> **Exercise inputs**:
# # # # #

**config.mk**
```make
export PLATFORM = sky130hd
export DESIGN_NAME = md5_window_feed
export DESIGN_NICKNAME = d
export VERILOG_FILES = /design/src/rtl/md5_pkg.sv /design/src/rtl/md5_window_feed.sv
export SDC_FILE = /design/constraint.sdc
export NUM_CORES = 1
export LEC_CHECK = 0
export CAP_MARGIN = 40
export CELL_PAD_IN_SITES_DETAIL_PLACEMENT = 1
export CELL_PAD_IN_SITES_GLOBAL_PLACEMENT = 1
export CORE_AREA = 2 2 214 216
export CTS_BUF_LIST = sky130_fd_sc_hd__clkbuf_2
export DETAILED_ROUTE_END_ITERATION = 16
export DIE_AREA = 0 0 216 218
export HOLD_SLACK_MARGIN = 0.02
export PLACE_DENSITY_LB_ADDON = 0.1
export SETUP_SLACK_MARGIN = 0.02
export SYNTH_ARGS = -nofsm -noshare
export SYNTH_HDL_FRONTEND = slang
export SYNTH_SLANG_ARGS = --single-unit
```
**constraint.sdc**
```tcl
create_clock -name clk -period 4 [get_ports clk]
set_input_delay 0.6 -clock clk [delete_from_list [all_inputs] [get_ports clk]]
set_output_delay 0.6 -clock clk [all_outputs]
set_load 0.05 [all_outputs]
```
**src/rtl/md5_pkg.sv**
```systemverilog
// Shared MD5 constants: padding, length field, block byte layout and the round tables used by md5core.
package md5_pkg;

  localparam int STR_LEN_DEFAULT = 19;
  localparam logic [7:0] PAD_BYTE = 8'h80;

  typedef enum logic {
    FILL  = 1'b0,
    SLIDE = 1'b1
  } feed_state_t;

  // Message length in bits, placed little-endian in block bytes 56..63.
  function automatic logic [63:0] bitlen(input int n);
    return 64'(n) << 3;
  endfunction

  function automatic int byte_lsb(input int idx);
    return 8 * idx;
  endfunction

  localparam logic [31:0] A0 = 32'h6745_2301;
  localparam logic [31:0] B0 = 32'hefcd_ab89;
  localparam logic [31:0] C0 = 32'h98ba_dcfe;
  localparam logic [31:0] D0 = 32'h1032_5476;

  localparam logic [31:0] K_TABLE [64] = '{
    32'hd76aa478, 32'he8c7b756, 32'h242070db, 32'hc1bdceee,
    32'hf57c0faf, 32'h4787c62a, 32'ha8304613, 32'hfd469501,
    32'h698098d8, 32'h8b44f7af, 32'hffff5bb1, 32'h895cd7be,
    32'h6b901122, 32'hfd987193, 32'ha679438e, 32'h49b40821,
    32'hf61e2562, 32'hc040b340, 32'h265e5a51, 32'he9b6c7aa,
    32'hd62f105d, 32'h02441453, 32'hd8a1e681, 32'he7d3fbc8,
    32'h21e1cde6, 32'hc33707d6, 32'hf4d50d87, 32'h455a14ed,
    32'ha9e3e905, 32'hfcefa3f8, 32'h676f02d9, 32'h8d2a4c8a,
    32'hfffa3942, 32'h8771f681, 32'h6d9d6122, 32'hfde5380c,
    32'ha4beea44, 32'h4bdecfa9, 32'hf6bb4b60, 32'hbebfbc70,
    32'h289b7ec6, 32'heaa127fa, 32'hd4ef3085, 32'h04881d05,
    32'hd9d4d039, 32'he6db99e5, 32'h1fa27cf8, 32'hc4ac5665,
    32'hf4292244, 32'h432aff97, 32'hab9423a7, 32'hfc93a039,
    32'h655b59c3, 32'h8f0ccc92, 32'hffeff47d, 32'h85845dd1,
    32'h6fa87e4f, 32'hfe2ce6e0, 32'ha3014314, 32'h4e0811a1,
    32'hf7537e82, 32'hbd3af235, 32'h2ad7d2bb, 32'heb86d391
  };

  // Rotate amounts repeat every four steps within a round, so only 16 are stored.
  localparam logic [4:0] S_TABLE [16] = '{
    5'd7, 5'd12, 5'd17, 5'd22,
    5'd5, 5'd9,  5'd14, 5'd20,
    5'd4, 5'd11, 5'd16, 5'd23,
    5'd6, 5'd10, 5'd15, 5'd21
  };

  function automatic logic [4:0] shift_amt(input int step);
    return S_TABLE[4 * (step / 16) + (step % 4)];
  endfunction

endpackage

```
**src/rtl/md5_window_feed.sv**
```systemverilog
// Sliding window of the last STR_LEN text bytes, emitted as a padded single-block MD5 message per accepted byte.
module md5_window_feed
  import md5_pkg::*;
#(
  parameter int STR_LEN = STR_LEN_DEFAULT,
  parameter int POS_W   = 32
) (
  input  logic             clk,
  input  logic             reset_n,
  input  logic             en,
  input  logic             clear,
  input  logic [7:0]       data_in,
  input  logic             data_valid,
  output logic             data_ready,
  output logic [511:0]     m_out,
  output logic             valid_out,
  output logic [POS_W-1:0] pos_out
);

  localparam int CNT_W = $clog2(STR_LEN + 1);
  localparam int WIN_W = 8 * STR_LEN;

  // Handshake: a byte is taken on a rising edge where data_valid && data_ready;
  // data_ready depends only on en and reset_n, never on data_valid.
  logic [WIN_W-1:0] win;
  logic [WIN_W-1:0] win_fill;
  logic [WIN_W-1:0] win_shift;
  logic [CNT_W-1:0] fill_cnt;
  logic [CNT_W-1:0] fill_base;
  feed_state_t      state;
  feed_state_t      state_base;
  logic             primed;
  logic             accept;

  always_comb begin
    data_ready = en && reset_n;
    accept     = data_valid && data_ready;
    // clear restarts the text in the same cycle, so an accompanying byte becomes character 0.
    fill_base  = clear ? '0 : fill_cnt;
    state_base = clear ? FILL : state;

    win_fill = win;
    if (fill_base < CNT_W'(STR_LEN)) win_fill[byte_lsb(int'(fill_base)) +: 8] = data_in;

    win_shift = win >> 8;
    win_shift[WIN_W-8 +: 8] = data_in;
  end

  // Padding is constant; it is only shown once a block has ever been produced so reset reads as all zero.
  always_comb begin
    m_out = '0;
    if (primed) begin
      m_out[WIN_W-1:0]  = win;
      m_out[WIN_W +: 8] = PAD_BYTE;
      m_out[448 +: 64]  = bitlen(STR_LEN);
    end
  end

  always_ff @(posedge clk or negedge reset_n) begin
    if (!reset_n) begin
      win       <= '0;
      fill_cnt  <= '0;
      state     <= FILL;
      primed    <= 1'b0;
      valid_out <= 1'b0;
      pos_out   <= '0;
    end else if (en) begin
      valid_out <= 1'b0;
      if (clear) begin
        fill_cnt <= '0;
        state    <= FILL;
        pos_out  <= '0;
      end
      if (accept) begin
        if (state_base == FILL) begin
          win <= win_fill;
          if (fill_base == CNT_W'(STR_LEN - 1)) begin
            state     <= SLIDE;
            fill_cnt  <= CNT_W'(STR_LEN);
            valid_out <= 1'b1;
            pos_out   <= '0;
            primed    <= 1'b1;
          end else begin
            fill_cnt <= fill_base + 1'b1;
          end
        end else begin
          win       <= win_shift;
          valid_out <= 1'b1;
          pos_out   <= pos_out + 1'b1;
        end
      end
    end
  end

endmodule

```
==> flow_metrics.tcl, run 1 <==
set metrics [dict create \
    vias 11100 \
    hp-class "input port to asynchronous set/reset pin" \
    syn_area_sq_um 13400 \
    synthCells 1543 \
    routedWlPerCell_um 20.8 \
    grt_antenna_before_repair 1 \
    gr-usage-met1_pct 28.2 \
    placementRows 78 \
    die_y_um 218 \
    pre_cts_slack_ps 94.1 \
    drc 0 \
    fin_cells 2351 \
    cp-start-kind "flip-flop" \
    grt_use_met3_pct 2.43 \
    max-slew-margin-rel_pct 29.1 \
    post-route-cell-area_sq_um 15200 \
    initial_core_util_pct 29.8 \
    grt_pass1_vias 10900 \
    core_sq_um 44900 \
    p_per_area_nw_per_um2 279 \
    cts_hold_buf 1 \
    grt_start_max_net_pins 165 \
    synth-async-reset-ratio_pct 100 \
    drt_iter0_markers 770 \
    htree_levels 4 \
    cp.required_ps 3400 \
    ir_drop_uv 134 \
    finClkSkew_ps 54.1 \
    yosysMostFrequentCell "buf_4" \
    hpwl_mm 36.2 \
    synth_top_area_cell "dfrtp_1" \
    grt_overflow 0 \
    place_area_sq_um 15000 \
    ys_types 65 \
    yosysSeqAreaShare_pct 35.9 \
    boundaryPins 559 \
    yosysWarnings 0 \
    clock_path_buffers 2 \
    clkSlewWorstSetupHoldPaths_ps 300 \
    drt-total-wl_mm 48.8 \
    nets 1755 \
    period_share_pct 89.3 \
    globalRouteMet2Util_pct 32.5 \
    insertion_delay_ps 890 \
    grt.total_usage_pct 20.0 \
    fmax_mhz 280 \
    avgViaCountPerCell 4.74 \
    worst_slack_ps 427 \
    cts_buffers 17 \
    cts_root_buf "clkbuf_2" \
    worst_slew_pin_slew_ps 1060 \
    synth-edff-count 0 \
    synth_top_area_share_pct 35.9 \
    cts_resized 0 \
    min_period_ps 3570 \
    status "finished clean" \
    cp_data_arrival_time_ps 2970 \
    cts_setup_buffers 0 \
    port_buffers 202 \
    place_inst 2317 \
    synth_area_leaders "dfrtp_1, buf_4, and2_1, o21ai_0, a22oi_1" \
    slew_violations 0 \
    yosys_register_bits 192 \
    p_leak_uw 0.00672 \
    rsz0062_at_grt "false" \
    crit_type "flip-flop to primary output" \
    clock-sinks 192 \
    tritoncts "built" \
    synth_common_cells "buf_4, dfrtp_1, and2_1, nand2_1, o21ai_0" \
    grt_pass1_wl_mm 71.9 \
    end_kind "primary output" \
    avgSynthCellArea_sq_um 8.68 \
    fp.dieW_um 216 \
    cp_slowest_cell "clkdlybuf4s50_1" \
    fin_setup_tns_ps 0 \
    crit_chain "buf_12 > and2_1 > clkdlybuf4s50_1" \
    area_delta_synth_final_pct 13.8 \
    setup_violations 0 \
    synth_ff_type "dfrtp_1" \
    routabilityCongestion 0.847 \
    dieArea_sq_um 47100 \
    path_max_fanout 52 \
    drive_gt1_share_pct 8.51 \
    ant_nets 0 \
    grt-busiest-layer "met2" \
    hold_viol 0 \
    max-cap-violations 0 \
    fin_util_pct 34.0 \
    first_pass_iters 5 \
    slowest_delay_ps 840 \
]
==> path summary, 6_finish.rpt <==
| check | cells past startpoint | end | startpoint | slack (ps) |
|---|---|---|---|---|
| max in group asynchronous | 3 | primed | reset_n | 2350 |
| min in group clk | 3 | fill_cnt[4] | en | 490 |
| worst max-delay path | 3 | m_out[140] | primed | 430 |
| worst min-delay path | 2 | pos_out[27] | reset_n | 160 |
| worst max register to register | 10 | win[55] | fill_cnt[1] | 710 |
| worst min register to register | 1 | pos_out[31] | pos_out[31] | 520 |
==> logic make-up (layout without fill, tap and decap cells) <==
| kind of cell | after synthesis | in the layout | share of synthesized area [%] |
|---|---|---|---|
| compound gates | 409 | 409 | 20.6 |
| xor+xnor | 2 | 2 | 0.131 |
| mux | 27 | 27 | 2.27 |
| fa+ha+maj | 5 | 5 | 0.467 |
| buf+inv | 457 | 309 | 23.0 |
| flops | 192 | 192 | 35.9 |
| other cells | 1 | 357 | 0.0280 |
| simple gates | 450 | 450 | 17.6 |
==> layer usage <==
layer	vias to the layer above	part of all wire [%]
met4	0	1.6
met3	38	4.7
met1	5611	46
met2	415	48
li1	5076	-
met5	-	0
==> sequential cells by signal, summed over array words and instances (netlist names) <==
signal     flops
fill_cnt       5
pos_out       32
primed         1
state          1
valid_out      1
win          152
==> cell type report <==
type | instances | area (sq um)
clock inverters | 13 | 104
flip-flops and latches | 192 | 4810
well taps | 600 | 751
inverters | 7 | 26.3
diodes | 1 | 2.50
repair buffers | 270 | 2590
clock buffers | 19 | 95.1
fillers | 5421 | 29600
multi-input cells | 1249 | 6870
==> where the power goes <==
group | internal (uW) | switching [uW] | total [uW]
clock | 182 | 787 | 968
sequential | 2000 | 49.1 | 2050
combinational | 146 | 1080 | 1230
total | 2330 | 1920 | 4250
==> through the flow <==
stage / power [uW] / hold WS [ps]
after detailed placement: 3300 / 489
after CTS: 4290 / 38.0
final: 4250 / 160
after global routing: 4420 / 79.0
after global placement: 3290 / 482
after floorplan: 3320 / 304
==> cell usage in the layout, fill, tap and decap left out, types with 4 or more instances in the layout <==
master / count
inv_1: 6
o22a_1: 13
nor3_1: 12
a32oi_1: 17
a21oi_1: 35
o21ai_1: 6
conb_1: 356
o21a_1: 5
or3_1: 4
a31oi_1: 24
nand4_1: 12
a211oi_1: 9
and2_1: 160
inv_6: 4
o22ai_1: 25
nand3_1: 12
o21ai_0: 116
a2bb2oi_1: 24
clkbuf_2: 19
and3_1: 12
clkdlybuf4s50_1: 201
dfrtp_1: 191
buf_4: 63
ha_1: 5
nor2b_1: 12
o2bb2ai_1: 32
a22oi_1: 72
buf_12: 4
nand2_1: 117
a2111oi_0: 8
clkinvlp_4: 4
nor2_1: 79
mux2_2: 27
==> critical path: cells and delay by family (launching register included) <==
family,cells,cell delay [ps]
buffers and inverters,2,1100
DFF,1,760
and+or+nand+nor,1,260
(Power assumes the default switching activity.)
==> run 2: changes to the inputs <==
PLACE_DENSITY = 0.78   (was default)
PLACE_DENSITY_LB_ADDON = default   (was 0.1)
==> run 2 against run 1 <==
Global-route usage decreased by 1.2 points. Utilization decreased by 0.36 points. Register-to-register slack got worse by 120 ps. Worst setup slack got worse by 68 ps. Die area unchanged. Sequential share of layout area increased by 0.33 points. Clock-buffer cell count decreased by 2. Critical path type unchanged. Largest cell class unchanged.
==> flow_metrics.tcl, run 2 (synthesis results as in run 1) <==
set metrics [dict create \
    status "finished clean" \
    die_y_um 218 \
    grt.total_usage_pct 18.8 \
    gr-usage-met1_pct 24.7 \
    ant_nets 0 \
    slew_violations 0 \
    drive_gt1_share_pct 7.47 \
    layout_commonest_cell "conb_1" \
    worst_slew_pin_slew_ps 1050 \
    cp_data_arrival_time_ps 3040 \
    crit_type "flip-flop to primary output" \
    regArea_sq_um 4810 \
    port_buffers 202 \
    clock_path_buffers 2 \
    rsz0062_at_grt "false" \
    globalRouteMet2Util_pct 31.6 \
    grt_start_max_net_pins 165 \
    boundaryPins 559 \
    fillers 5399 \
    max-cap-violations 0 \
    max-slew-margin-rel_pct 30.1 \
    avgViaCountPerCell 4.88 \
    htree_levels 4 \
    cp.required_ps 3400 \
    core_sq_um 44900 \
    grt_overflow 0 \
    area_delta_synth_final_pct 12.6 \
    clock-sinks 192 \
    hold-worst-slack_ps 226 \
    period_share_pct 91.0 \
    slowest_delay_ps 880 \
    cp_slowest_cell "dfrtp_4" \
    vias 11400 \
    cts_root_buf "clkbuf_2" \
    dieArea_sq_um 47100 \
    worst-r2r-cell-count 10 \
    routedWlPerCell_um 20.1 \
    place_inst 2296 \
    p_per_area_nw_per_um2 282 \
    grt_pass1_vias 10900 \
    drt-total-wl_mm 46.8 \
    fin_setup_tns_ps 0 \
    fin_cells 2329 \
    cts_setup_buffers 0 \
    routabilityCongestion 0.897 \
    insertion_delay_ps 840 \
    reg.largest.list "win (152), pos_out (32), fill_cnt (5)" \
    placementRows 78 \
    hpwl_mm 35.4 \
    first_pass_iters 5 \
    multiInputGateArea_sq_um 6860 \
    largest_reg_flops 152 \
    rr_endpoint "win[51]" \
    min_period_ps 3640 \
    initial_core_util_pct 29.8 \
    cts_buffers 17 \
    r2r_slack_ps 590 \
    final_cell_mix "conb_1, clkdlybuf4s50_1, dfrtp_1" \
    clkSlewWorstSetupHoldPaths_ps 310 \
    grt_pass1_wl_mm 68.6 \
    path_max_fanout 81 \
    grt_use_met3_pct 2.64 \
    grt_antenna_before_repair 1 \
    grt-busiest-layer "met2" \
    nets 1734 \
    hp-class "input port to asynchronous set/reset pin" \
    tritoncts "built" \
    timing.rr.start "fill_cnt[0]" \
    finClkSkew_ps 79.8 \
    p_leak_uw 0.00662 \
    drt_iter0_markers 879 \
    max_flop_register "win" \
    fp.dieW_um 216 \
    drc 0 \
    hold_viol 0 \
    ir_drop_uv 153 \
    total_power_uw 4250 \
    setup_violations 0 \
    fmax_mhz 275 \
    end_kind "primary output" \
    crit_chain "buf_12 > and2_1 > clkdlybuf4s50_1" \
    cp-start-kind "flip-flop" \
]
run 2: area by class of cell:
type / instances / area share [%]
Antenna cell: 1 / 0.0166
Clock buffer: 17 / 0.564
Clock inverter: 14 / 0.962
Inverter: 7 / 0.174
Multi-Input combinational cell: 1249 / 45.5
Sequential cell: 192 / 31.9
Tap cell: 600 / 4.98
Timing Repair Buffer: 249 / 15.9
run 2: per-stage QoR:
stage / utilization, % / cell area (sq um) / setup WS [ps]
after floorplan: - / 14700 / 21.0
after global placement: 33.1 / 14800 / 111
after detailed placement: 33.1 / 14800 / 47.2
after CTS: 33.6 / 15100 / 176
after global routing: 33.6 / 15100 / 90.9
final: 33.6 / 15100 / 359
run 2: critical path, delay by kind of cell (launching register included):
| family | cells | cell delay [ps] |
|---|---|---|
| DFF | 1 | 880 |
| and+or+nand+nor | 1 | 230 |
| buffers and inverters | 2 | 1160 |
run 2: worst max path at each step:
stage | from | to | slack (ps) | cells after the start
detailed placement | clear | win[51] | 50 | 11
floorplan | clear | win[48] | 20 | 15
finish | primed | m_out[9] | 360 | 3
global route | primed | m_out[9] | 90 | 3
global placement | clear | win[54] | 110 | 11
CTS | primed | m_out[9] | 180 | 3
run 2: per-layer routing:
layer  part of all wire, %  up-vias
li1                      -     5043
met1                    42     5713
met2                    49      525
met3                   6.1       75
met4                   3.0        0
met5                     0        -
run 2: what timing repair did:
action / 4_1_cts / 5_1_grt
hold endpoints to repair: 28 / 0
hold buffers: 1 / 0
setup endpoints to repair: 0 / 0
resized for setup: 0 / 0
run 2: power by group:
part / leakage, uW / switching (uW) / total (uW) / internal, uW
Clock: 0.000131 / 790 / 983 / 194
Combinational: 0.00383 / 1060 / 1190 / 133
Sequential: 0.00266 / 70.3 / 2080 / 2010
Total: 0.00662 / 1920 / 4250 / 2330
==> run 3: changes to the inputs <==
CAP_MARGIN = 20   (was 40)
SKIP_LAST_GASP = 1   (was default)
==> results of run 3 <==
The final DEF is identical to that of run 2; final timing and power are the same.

# # # # #

> **Task brief**: Repeat, exactly as they stand above, the lines from the line with "synth-edff-count 0 \" to the line with "27 | 2.27 |", both lines included.

> **Output for this exercise**:
    synth-edff-count 0 \
    synth_top_area_share_pct 35.9 \
    cts_resized 0 \
    min_period_ps 3570 \
    status "finished clean" \
    cp_data_arrival_time_ps 2970 \
    cts_setup_buffers 0 \
    port_buffers 202 \
    place_inst 2317 \
    synth_area_leaders "dfrtp_1, buf_4, and2_1, o21ai_0, a22oi_1" \
    slew_violations 0 \
    yosys_register_bits 192 \
    p_leak_uw 0.00672 \
    rsz0062_at_grt "false" \
    crit_type "flip-flop to primary output" \
    clock-sinks 192 \
    tritoncts "built" \
    synth_common_cells "buf_4, dfrtp_1, and2_1, nand2_1, o21ai_0" \
    grt_pass1_wl_mm 71.9 \
    end_kind "primary output" \
    avgSynthCellArea_sq_um 8.68 \
    fp.dieW_um 216 \
    cp_slowest_cell "clkdlybuf4s50_1" \
    fin_setup_tns_ps 0 \
    crit_chain "buf_12 > and2_1 > clkdlybuf4s50_1" \
    area_delta_synth_final_pct 13.8 \
    setup_violations 0 \
    synth_ff_type "dfrtp_1" \
    routabilityCongestion 0.847 \
    dieArea_sq_um 47100 \
    path_max_fanout 52 \
    drive_gt1_share_pct 8.51 \
    ant_nets 0 \
    grt-busiest-layer "met2" \
    hold_viol 0 \
    max-cap-violations 0 \
    fin_util_pct 34.0 \
    first_pass_iters 5 \
    slowest_delay_ps 840 \
]
==> path summary, 6_finish.rpt <==
| check | cells past startpoint | end | startpoint | slack (ps) |
|---|---|---|---|---|
| max in group asynchronous | 3 | primed | reset_n | 2350 |
| min in group clk | 3 | fill_cnt[4] | en | 490 |
| worst max-delay path | 3 | m_out[140] | primed | 430 |
| worst min-delay path | 2 | pos_out[27] | reset_n | 160 |
| worst max register to register | 10 | win[55] | fill_cnt[1] | 710 |
| worst min register to register | 1 | pos_out[31] | pos_out[31] | 520 |
==> logic make-up (layout without fill, tap and decap cells) <==
| kind of cell | after synthesis | in the layout | share of synthesized area [%] |
|---|---|---|---|
| compound gates | 409 | 409 | 20.6 |
| xor+xnor | 2 | 2 | 0.131 |
| mux | 27 | 27 | 2.27 |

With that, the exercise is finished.